Connecting transcriptional dynamics with stress response: Insights into the yeast factors MOG1 and AIM4

• Autores: Joan Serrano Quílez
• Directores de la Tesis: Susana Rodríguez Navarro (dir. tes.)
• Lectura: En la Universitat de València ( España ) en 2024
• Idioma: español
• Tribunal Calificador de la Tesis: Francisco Navarro Gomez (presid.), Mercè Gomar Alba (secret.), Hannah Elisabeth Mischo (voc.)
• Programa de doctorado: Programa de Doctorado en Biomedicina y Biotecnología por la Universitat de València (Estudi General)
• Materias:
  • Ciencias económicas
    • Economía sectorial
      • Sanidad
• Enlaces
  • Tesis en acceso abierto en: TESEO
• Resumen

  • Post-translational histone modifications are essential for chromatin dynamics. Ubiquitination of H2B at lysine 123 and H3 trimethylation at K4 are particularly important for cellular processes such as transcription regulation and DNA repair. In Saccharomyces cerevisiae, H2B is ubiquitinated by Rad6/Bre1/Lge1 complex with the participation of other protein assemblies as PAF1c. In contrast, H2Bub is primarily removed by the enzyme Ubp8 from the SAGA complex. H3K4me3 is deposited by the COMPASS complex and eliminated by the demethylase Jhd2. Although Mog1 is a yeast factor that participates in protein import by binding to the small GTPase Ran, our previous research found that yeast cells lacking MOG1 had lower levels of these two modifications and a reduced rate of transcription.

    In chapter 1, this thesis presents evidence supporting Mog1's role in histone modification and the regulation of transcription elongation. We confirmed that Mog1 genetically and physically interacts with components of the H2Bub and H3K4me3 machinery and influences their recruitment to chromatin. Our results also show that Mog1's impact on methylation is limited to H3K4me3, while H3K4me2, H3K36me3, and H3K79me3 remained unaffected. We observed that mog1 cells are sensitive to hydroxyurea, which triggers replicative stress, and deletions of COMPASS suppress the growth defect phenotype of mog1 under various stress conditions.
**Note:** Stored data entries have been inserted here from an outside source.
### config.mk
export PLATFORM = sky130hd
export DESIGN_NAME = pipe_hazard_ctrl
export DESIGN_NICKNAME = d
export VERILOG_FILES = /design/src/rtl/pipe_hazard_ctrl.sv
export SDC_FILE = /design/constraint.sdc
export NUM_CORES = 1
export LEC_CHECK = 0
export CAP_MARGIN = 10
export CORE_MARGIN = 2
export CORE_UTILIZATION = 35
export CTS_BUF_LIST = sky130_fd_sc_hd__clkbuf_4
export DETAILED_ROUTE_END_ITERATION = 16
export MAX_ROUTING_LAYER = met4
export PLACE_DENSITY_LB_ADDON = 0.2
export SLEW_MARGIN = 20
export SYNTH_ARGS = -nofsm -noshare
export SYNTH_HDL_FRONTEND = slang
export SYNTH_SLANG_ARGS = --single-unit
export TNS_END_PERCENT = 30
### constraint.sdc
create_clock -name clk -period 2.5 [get_ports clk]
set_input_delay 0.375 -clock clk [delete_from_list [all_inputs] [get_ports clk]]
set_output_delay 0.375 -clock clk [all_outputs]
set_load 0.1 [all_outputs]
### src/rtl/pipe_hazard_ctrl.sv
// Stall/flush sequencer for the five-stage F/D/E/M/W pipeline: load-use bubbles,
// taken-branch redirects and multi-cycle memory waits with timeout abort.
module pipe_hazard_ctrl #(
  parameter int TIMEOUT = 256,
  parameter int CNT_W   = 32
) (
  input  logic             clk,
  input  logic             rst_n,
  input  logic             loadE,
  input  logic [4:0]       rdE,
  input  logic [4:0]       rs1D,
  input  logic [4:0]       rs2D,
  input  logic             use_rs1D,
  input  logic             use_rs2D,
  input  logic             branch_takenE,
  input  logic             dmem_reqM,
  input  logic             dmem_ackM,
  input  logic             imem_reqF,
  input  logic             imem_ackF,
  output logic             enbF,
  output logic             enbD,
  output logic             enbE,
  output logic             enbM,
  output logic             enbW,
  output logic             flashD,
  output logic             flashE,
  output logic             flashM,
  output logic             flashW,
  output logic             pc_redirect,
  output logic             timeout_err,
  output logic [CNT_W-1:0] stall_cycles
);

  localparam int WCW = (TIMEOUT > 2) ? $clog2(TIMEOUT) : 1;
  localparam logic [WCW-1:0] WAIT_LAST = WCW'(TIMEOUT - 1);

  typedef enum logic [1:0] {RUN, DWAIT, IWAIT} stateT;

  stateT          st;
  stateT          nextSt;
  logic [WCW-1:0] waitCnt;
  logic           iAckPend;
  logic           pendNext;
  logic           waitAck;
  logic           timeoutHit;
  logic           dWait;
  logic           iWait;
  logic           loadUse;
  logic           hazHold;

  always_comb begin
    enbF        = 1'b0;
    enbD        = 1'b0;
    enbE        = 1'b0;
    enbM        = 1'b0;
    enbW        = 1'b0;
    flashD      = 1'b0;
    flashE      = 1'b0;
    flashM      = 1'b0;
    flashW      = 1'b0;
    pc_redirect = 1'b0;
    hazHold     = 1'b0;
    nextSt      = RUN;
    pendNext    = iAckPend;

    loadUse = loadE && (rdE != 5'd0) &&
              ((use_rs1D && (rs1D == rdE)) || (use_rs2D && (rs2D == rdE)));
    waitAck    = (st == DWAIT) ? dmem_ackM : imem_ackF;
    timeoutHit = (st != RUN) && !waitAck && (waitCnt == WAIT_LAST);
    dWait      = ((st == RUN) && dmem_reqM && !dmem_ackM) || ((st == DWAIT) && !dmem_ackM);
    // An acked DWAIT cycle behaves like RUN, so only IWAIT ignores the pending-ack flag.
    iWait      = (st == IWAIT) ? !imem_ackF : (imem_reqF && !imem_ackF && !iAckPend);

    if (!rst_n) begin
      flashD = 1'b1;
      flashE = 1'b1;
      flashM = 1'b1;
      flashW = 1'b1;
    end else if (timeoutHit) begin
      flashD = 1'b1;
      flashE = 1'b1;
      flashM = 1'b1;
      flashW = 1'b1;
    end else if (dWait) begin
      enbF    = 1'b1;
      enbD    = 1'b1;
      enbE    = 1'b1;
      enbM    = 1'b1;
      flashW  = 1'b1;
      hazHold = 1'b1;
      nextSt  = DWAIT;
    end else if (branch_takenE) begin
      pc_redirect = 1'b1;
      flashD      = 1'b1;
      flashE      = 1'b1;
    end else if (loadUse) begin
      enbF    = 1'b1;
      enbD    = 1'b1;
      flashE  = 1'b1;
      hazHold = 1'b1;
      nextSt  = ((st == IWAIT) && !imem_ackF) ? IWAIT : RUN;
    end else if (iWait) begin
      enbF   = 1'b1;
      flashD = 1'b1;
      nextSt = IWAIT;
    end

    // A fetch ack that lands while F is frozen is banked until F next advances.
    if (hazHold && imem_ackF) begin
      pendNext = 1'b1;
    end else if (!enbF) begin
      pendNext = 1'b0;
    end
  end

  always_ff @(posedge clk or negedge rst_n) begin
    if (!rst_n) begin
      st           <= RUN;
      waitCnt      <= '0;
      iAckPend     <= 1'b0;
      timeout_err  <= 1'b0;
      stall_cycles <= '0;
    end else begin
      st          <= nextSt;
      iAckPend    <= pendNext;
      timeout_err <= timeoutHit;
      if (nextSt == RUN) begin
        waitCnt <= '0;
      end else if (nextSt == st) begin
        waitCnt <= waitCnt + 1'b1;
      end else begin
        waitCnt <= WCW'(1);
      end
      if (enbF && (stall_cycles != '1)) begin
        stall_cycles <= stall_cycles + 1'b1;
      end
    end
  end

endmodule

==> results_dict.tcl, run 1 <==
set metrics [dict create \
    yosys_warnings 0 \
    antenna_violations_before_repair 0 \
    final_report_max_slew_violation_count 0 \
    fp.dieH_um 87.5 \
    pre_cts_slack_ns -0.138 \
    cp_data_required_time_ns 2.12 \
    dr_wl_met3_um 339 \
    htreeDepth 2 \
    post_route_setup_slack_ns -0.0639 \
    layout.cells.most_common "buf_4" \
    floorplan.initialDensity 0.361 \
    run_status "finished with violations" \
    synthDominantCellAreaShare 0.451 \
    avgViaCountPerCell 4.91 \
    clock_sinks 44 \
    p_leak_nw 1.64 \
    routabilityCongestion 0.764 \
    seq_cell_area_sq_mm 0.00113 \
    insertion_delay_to_the_later_sink_of_the_worst_skew_pair_ns 0.35 \
    cts_buffers 5 \
    max_freq_mhz 390 \
    rsz0062_at_grt "yes" \
    synth_cell_types 41 \
    slew_headroom 0.628 \
    finalHoldWorstSlack_ns 0.0957 \
    path_cells "or3b_4 > a2111oi_4 > nor2b_4 > buf_4 > and3_4 > buf_12" \
    routed_wirelength_um 5770 \
    die_w_um 87.5 \
    p_per_area_mw_per_mm2 667 \
    dr_iter_0_viols 66 \
    pin_count_of_the_biggest_net_entering_global_routing 45 \
    ys_ff_latch 44 \
    layout.nets 360 \
    finalCoreUtilization 0.533 \
    critPathLaunchType "flip-flop" \
    total_gr_overflow 0 \
    tightestPinTransition_ns 0.558 \
    post_route_cells_drive_above_1_share 0.380 \
    setup-tns-final_ns -0.371 \
    multi_input_comb_area_sq_mm 0.00134 \
    dp_hpwl_um 4230 \
    cp_top_family "simple AND/OR/NAND/NOR gates" \
    rr_worst_depth 9 \
    io_pins 68 \
    fp.coreArea_sq_mm 0.00676 \
    criticalPathCategory "flip-flop to output pin" \
    cts_max_path_buffers 2 \
    grt_pass1_wl_um 9670 \
    yosysTopAreaCell "dfrtp_1" \
    synth_area_sq_mm 0.00244 \
    failing_checks "setup timing" \
    grt_pass1_vias 2044 \
    power.ir.vdd_worst_v 0.000786 \
    hold_viol_final 0 \
    maxUsedRoutingLayer "met4" \
    io_buffers 66 \
    num_vias 2033 \
    clk_root_buffer_cell "clkbuf_4" \
    mostFrequentLayoutCells "buf_4, xor2_1, dfrtp_1, nand3_1, clkdlybuf4s50_1" \
    m1WireLength_um 2780 \
    holdCritPathClass "primary input to async pin" \
    worst-endpoint-arrival_ns 2.19 \
    filler_cell_count 647 \
    drt-pass1-iter-count 4 \
    synth_seq_area_share 0.451 \
    worst_path_max_delay_cell "a2111oi_4" \
    path_buf_inv 2 \
    areaGrowthSynthToFinish_pct 47.5 \
    route.detailed.wl_per_inst_um 13.9 \
    layout_min_cycle_time_ns 2.56 \
    clock_skew_ns 0.0150 \
    syn-instance-count 238 \
    slowest_delay_ns 0.44 \
    synth.area.top_cells "dfrtp_1, xor2_1, xnor2_1, nand3_1, nor4_1" \
    remaining_drc_errors 0 \
    timing.critical_path.to_type "output pin" \
    layout_worst_path_cycle_share 1.03 \
    insertedDiodeCount 0 \
    wl_met2_um 2600 \
    ant_nets_after_route 0 \
    detailed_place.area_sq_mm 0.00338 \
    finalSetupViolCount 8 \
    synthesis.area_per_instance_sq_um 10.3 \
    num_rows 30 \
    syn_nets 265 \
    clock_tree_from_tritoncts "done" \
    path_depth 6 \
    maxCapViolCount 0 \
    final_area_sq_mm 0.00360 \
    global_route.usage.total 0.162 \
    die_outline_area_sq_mm 0.00765 \
    critical_path_peak_fanout 4 \
    clkTransAtPathRegs_ns 0.13 \
]
[kinds of logic (layout without fill, tap and decap cells)]
group / after synthesis / count (layout) / synth area share
simple gates: 113 / 113 / 0.268
other cells: 1 / 1 / 0.00154
xor+xnor: 46 / 46 / 0.165
compound gates: 16 / 16 / 0.0528
buf+inv: 13 / 109 / 0.0369
mux: 3 / 3 / 0.0138
flops: 44 / 44 / 0.451
fa+ha+maj: 2 / 2 / 0.0103
[through the flow]
| stage | cells | power, mW |
|---|---|---|
| 6_report | 414 | 2.40 |
| 2_1_floorplan | 238 | 1.65 |
| 4_1_cts | 413 | 2.42 |
| 3_5_place_dp | 400 | 1.95 |
| 3_3_place_gp | 400 | 1.94 |
| 5_1_grt | 414 | 2.51 |
[path summary, 6_finish.rpt]
kind | end | slack [ns] | startpoint
hold reg to reg | stall_cycles[10] | 0.48 | stall_cycles[10]
max in group asynchronous | stall_cycles[8] | 1.96 | rst_n
min in group clk | stall_cycles[10] | 0.48 | stall_cycles[10]
hold / removal | timeout_err | 0.1 | rst_n
setup / recovery | pc_redirect | -0.06 | st[1]
setup reg to reg | stall_cycles[1] | 0.12 | st[1]
[sequential cells by signal (all words and copies together) (netlist names)]
name / flops
iAckPend: 1
stall_cycles: 32
timeout_err: 1
st: 2
waitCnt: 8
[cells in the mapped netlist, drive strengths merged]
master and n:
dfrtp 44, xor2 33, nand3 23, nand2 15, nor2 13, nor3 13
nor4 13, xnor2 13, and3 12, buf 8, nand2b 8, a21oi 5
nand4 5, nor3b 4, inv 3, mux2 3, o21a 3, o21ai 3
clkbuf 2, ha 2, a2111oi 1, a22o 1, and2 1, and4 1
conb 1, nor2b 1, nor4b 1, o211ai 1, o22ai 1, o311ai 1
or2 1, or3b 1, or4 1
[area by class of cell]
class	count	share of cell area
clock buffer	5	0.0104
clock inverter	3	0.0118
inverter	3	0.00591
multi-input combinational	181	0.372
sequential	44	0.313
tap	80	0.0278
timing repair buffer	98	0.259
[metal layers]
metal	global-route usage	up-vias
li1	-	1021
met3	0.0332	4
met5	-	-
met1	0.219	950
met2	0.254	58
met4	0.0336	0
[what timing repair did]
| item | in CTS | in global routing |
|---|---|---|
| resized for setup | 9 | 10 |
| hold buffers | 0 | 0 |
| pin swaps | 4 | 2 |
| buffers inserted | 5 | 1 |
| setup endpoints to repair | 7 | 28 |
[where the power goes]
part           internal, mW  switching (mW)  leakage (nW)
combinational         0.277           0.786          1.04
clock                 0.209           0.239        0.0428
sequential            0.797          0.0927         0.556
total                  1.28            1.12          1.64
(Power assumes the default switching activity.)
==> run 2, diff against run 1 <==
CELL_PAD_IN_SITES_DETAIL_PLACEMENT = 1   (was not set)
CELL_PAD_IN_SITES_GLOBAL_PLACEMENT = 1   (was not set)
CORE_UTILIZATION = 38   (was 35)
==> run 2 against run 1 <==
Net effect:
- the flow still finishes with violations (setup timing)
- total power is 4.3% lower
- register-to-register slack barely moved
- flip-flop and latch count did not move
- cell area decreased by 1.2%
- worst setup slack improved by 0.037 ns
- combinational power is essentially flat
- fmax increased by 1.5%
- hold slack lost 0.013 ns
==> results_dict.tcl, run 2 (same netlist as run 1, synthesis figures left out) <==
set metrics [dict create \
    areaGrowthSynthToFinish_pct 45.7 \
    criticalPathCategory "flip-flop to output pin" \
    num_vias 2101 \
    rr_worst_depth 10 \
    worst-endpoint-arrival_ns 2.15 \
    layout.cells.most_common "buf_4" \
    r2r-start "waitCnt[0]" \
    wl_met2_um 3360 \
    io_buffers 66 \
    post_route_setup_slack_ns -0.0267 \
    avgViaCountPerCell 5.12 \
    routed_wirelength_um 6660 \
    failing_checks "setup timing" \
    pre_cts_slack_ns -0.138 \
    design_power_total_mw 2.30 \
    clock_tree_from_tritoncts "done" \
    final_cell_count_no_fill 410 \
    final_report_max_slew_violation_count 0 \
    rsz0062_at_grt "yes" \
    r2r_end "stall_cycles[25]" \
    remaining_drc_errors 0 \
    die_outline_area_sq_mm 0.00708 \
    clk_root_buffer_cell "clkbuf_4" \
    critPathLaunchType "flip-flop" \
    finalCoreUtilization 0.566 \
    fp.dieH_um 84.1 \
    io_pins 68 \
    largestRegisters "stall_cycles: 32 flops, waitCnt: 8 flops, st: 2 flops" \
    mostFrequentLayoutCells "buf_4, xor2_1, dfrtp_1, nand3_1, clkdlybuf4s50_1" \
    total_gr_overflow 0 \
    maxCapViolCount 0 \
    m1WireLength_um 2970 \
    clock_sinks 44 \
    num_rows 29 \
    layout.nets 359 \
    max_flop_register "stall_cycles" \
    drt-pass1-iter-count 4 \
    largest_reg_flops 32 \
    cts_buffers 5 \
    dp_hpwl_um 4740 \
    clock_skew_ns 0.00809 \
    layout_min_cycle_time_ns 2.53 \
    p_leak_nw 1.62 \
    clkTransAtPathRegs_ns 0.13 \
    final_area_sq_mm 0.00355 \
    insertedDiodeCount 0 \
    layout_worst_path_cycle_share 1.01 \
    place_inst 394 \
    grt_pass1_vias 2200 \
    pin_count_of_the_biggest_net_entering_global_routing 45 \
    max_freq_mhz 396 \
    detailed_place.area_sq_mm 0.00337 \
    insertion_delay_to_the_later_sink_of_the_worst_skew_pair_ns 0.36 \
    global_route.usage.total 0.195 \
    dr_wl_met3_um 270 \
    floorplan.initialDensity 0.389 \
    antenna_violations_before_repair 0 \
    route.detailed.wl_per_inst_um 16.2 \
    critical_path_peak_fanout 4 \
    slew_headroom 0.616 \
    ant_nets_after_route 0 \
    die_w_um 84.1 \
    hold_viol_final 0 \
    regToRegSetupSlack_ns 0.13 \
    grt_pass1_wl_um 10700 \
    post_route_cells_drive_above_1_share 0.375 \
    cp_data_required_time_ns 2.12 \
    finalSetupViolCount 7 \
    routabilityCongestion 0.813 \
    maxUsedRoutingLayer "met4" \
    fp.coreArea_sq_mm 0.00628 \
    holdCritPathClass "primary input to async pin" \
    htreeDepth 2 \
    power.ir.vdd_worst_v 0.000972 \
    timing.critical_path.to_type "output pin" \
    dr_iter_0_viols 47 \
    p_per_area_mw_per_mm2 647 \
    run_status "finished with violations" \
    cts_max_path_buffers 2 \
    tightestPinTransition_ns 0.570 \
    cts_hold_buffers 0 \
]
## run 2: changes by cell type in the layout (fill, tap and decap cells not counted), moves of 2 or more
cell      previous run  this run
nor3b_2              2         0
buf_4               62        60
clkinv_2             0         2
nor4_2               4         6
nor3b_1              2         4
nor4_1               9         7
## run 2: layer usage
metal  vias up  GRT usage
met5         -          -
met2        55      0.329
met1      1023      0.248
met3         6     0.0285
li1       1017          -
met4         0     0.0440
## run 2: how the worst max path moves through the flow
stage	start	depth (start not counted)	endpoint
6_report	st[1]	7	flashD
5_1_grt	st[1]	7	flashD
4_1_cts	st[1]	7	flashD
3_5_place_dp	dmem_ackM	8	enbF
3_3_place_gp	dmem_ackM	7	pc_redirect
2_1_floorplan	stall_cycles[6]	5	stall_cycles[30]
## run 2: what timing repair did
action                                  in CTS  in global routing
gates resized for setup                     11                  7
buffers inserted                             4                  4
pin swaps                                    4                  3
endpoints found under the hold margin        0                  0
endpoints found under the setup margin       9                 17
## run 2: final cells by class
type | count | area [sq um]
Fill cell | 704 | 2720
Multi-Input combinational cell | 181 | 1330
Sequential cell | 44 | 1130
Timing Repair Buffer | 97 | 927
Tap cell | 77 | 96.3
Clock buffer | 5 | 37.5
Inverter | 3 | 18.8
Clock inverter | 3 | 13.8
## run 2: through the flow
stage                     hold slack (ns)  TNS, ns
after floorplan                    0.0794        0
after global placement              0.463   -0.691
after detailed placement            0.466    -2.74
after CTS                           0.111   -0.438
after global routing                0.129   -0.877
final                              0.0830   -0.113
## run 2: critical path, cell delays in order, from the launching register on
cell       delay [ns]
dfrtp_1          0.40
or3b_4           0.38
a2111oi_4        0.40
nor2b_4          0.12
nand2b_4         0.13
inv_6            0.06
nor2_4           0.12
buf_12           0.18
## run 2: where the power goes
part           leakage (nW)  internal [mW]  switching, mW  total (mW)
registers             0.555          0.797         0.0922       0.889
logic                  1.03          0.279          0.790        1.07
clock network        0.0324          0.104          0.237       0.341
total                  1.62           1.18           1.12        2.30
==> run 3, diff against run 2 <==
==> constraint.sdc (replaced) <==
create_clock -name clk -period 2.5 [get_ports clk]
set_input_delay 0.375 -clock clk [delete_from_list [all_inputs] [get_ports clk]]
set_output_delay 0.375 -clock clk [all_outputs]
set_load 0.01 [all_outputs]
==> run 3 against run 2 <==
Net effect:
- the flow still finishes with violations (setup timing)
- total power down 23%
- utilization down 2.3 points
- register-to-register slack better by 0.03 ns
- worst setup slack better by 0.021 ns
- hold slack better by 0.065 ns
- critical path depth unchanged
- critical path type is now primary input to output pin
- critical endpoint is now enbF
- largest cell class unchanged
==> results_dict.tcl, run 3 (same netlist as run 1, synthesis figures left out) <==
set metrics [dict create \
    run_status "finished with violations" \
    failing_checks "setup timing" \
    num_vias 2115 \
    slew_headroom 0.624 \
    worst-endpoint-arrival_ns 2.13 \
    clock_skew_ns 0.0152 \
    timing.critical_path.to_type "output pin" \
    holdCritPathClass "primary input to async pin" \
    setup-tns-final_ns -0.00538 \
    worst_path_max_delay_cell "or4_1" \
    layout.cells.most_common "clkdlybuf4s50_1" \
    fp.coreArea_sq_mm 0.00628 \
    r2r-start "stall_cycles[8]" \
    num_rows 29 \
    layout_worst_path_cycle_share 1.00 \
    place_inst 396 \
    grt_pass1_wl_um 11300 \
    routed_wirelength_um 6540 \
    routabilityCongestion 0.783 \
    clock_tree_from_tritoncts "done" \
    max_freq_mhz 399 \
    finalHoldWorstSlack_ns 0.148 \
    largestRegisters "stall_cycles: 32 flops, waitCnt: 8 flops, st: 2 flops" \
    cts_hold_buffers 0 \
    total_gr_overflow 0 \
    critPathLaunchType "primary input" \
    detailed_place.area_sq_mm 0.00331 \
    floorplan.initialDensity 0.389 \
    route.detailed.wl_per_inst_um 16.1 \
    clkTransAtPathRegs_ns 0.12 \
    avgViaCountPerCell 5.22 \
    cts_buffers 5 \
    antenna_violations_before_repair 0 \
    fp.dieH_um 84.1 \
    mostFrequentLayoutCells "clkdlybuf4s50_1, dfrtp_1, xor2_1, buf_4, nand3_1" \
    finalSetupViolCount 1 \
    io_pins 68 \
    clk_root_buffer_cell "clkbuf_4" \
    tightestPinTransition_ns 0.564 \
    final_report_max_slew_violation_count 0 \
    die_outline_area_sq_mm 0.00708 \
    clock_sinks 44 \
    dp_hpwl_um 4740 \
    finalCoreUtilization 0.543 \
    grt_pass1_vias 2334 \
    drt-pass1-iter-count 4 \
    max_flop_register "stall_cycles" \
    startpoint "rdE[1]" \
    io_buffers 66 \
    post_route_cells_drive_above_1_share 0.189 \
    hold_viol_final 0 \
    pin_count_of_the_biggest_net_entering_global_routing 45 \
    cp_data_required_time_ns 2.12 \
    areaGrowthSynthToFinish_pct 39.8 \
    post_route_setup_slack_ns -0.00538 \
    largest_reg_flops 32 \
    design_power_total_mw 1.77 \
    insertedDiodeCount 0 \
    seq_cell_area_sq_mm 0.00110 \
    final_cell_count_no_fill 405 \
    remaining_drc_errors 0 \
    multi_input_comb_area_sq_mm 0.00128 \
    die_w_um 84.1 \
    criticalPathCategory "primary input to output pin" \
    dr_iter_0_viols 61 \
    final_area_sq_mm 0.00341 \
    path_cells "clkdlybuf4s50_1 > or4_1 > o21a_1 > a21oi_1 > o21a_4 > inv_2 > buf_6" \
    slowest_delay_ns 0.56 \
    p_leak_nw 1.54 \
    layout.nets 356 \
    filler_cell_count 722 \
    p_per_area_mw_per_mm2 519 \
    htreeDepth 2 \
    layout_min_cycle_time_ns 2.51 \
    global_route.usage.total 0.200 \
    rsz0062_at_grt "yes" \
    ant_nets_after_route 0 \
    pre_cts_slack_ns -0.391 \
    cts_max_path_buffers 2 \
    insertion_delay_to_the_later_sink_of_the_worst_skew_pair_ns 0.35 \
    power.ir.vdd_worst_v 0.000420 \
    maxCapViolCount 0 \
    critical_path_peak_fanout 3 \
]
## run 3: cell count changes in the layout (fill, tap and decap cells not counted), sizes merged
cell	delta
buf	-38
clkdlybuf4s50	+33
clkbuf	+1
clkinv	-3
bufinv	+1
clkdlybuf4s15	+1
## run 3: final timing paths
kind | to | slack, ns | cells past startpoint
max | enbF | -0.005 | 7
max reg2reg | stall_cycles[30] | 0.16 | 7
min | stall_cycles[29] | 0.15 | 2
min in group clk | stall_cycles[18] | 0.49 | 1
max in group asynchronous | stall_cycles[8] | 1.96 | 2
min reg2reg | stall_cycles[18] | 0.49 | 1
## run 3: layout make-up
type | instances | area share
Multi-Input combinational cell | 181 | 0.376
Sequential cell | 44 | 0.323
Timing Repair Buffer | 94 | 0.250
Tap cell | 77 | 0.0282
Clock buffer | 5 | 0.0110
Clock inverter | 1 | 0.00880
Inverter | 3 | 0.00330
## run 3: critical path, delay by kind of cell
| kind | cells | cell delay, ns |
|---|---|---|
| AO/OA/AOI/OAI | 3 | 0.55 |
| buffers and inverters | 3 | 0.64 |
| AND/OR/NAND/NOR | 1 | 0.56 |
## run 3: layer usage
layer	GRT usage	wire, um
met1	0.262	3030
met3	0.0334	261
met2	0.325	3150
met5	-	0
met4	0.0499	99
## run 3: repair_timing
item,in CTS,in global routing
endpoints found under the setup margin,9,26
gates resized for setup,37,9
pin swaps,3,1
setup buffers,3,0
## run 3: power breakdown
| group | switching, mW | total (mW) | internal, mW |
|---|---|---|---|
| combinational | 0.209 | 0.480 | 0.271 |
| clock | 0.216 | 0.416 | 0.200 |
| sequential | 0.0877 | 0.874 | 0.787 |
Moreover, elimination of demethylase JHD2 recovered the decreased levels of H3K4me3 in the mog1 mutants.

    We also report that Mog1 affects the recruitment of RNAPolII to chromatin and that mog1 cells display decreased levels of serine 2 phosphorylation in the RNAPolII CTD and sensitivity to 6-azauracil, indicative of transcriptional elongation impairment. Thus, we confirmed that the loss of MOG1 leads to decreased phosphorylation and recruitment to chromatin of Spt5, a crucial transcription elongation factor. The interaction between Mog1 and transcription factors was confirmed using TAP purification assays. Using in situ hybridisation analysis, we observed that Mog1 is necessary in coordination with the H2Bub machinery to facilitate the export of mRNA upon heat stress.

    We also assessed the independence of these Mog1 functions from its Ran-binding activity, confirming that the deletion of MOG1 does not affect the nuclear import of factors related to H2Bub and H3K4me3. Furthermore, we created a MOG1-E65K mutant, previously reported to impair binding to Ran, but found that it still interacts with factors involved in protein import.

    In chapter 2, we aimed to study the transcriptional response of aim4 mutants to osmotic stress since we found marked altered stress responses in this mutant in previous works. Bioinformatic analysis of the gene expression pattern of aim4 revealed a transcriptional signature very similar to that of WT under osmotic stress.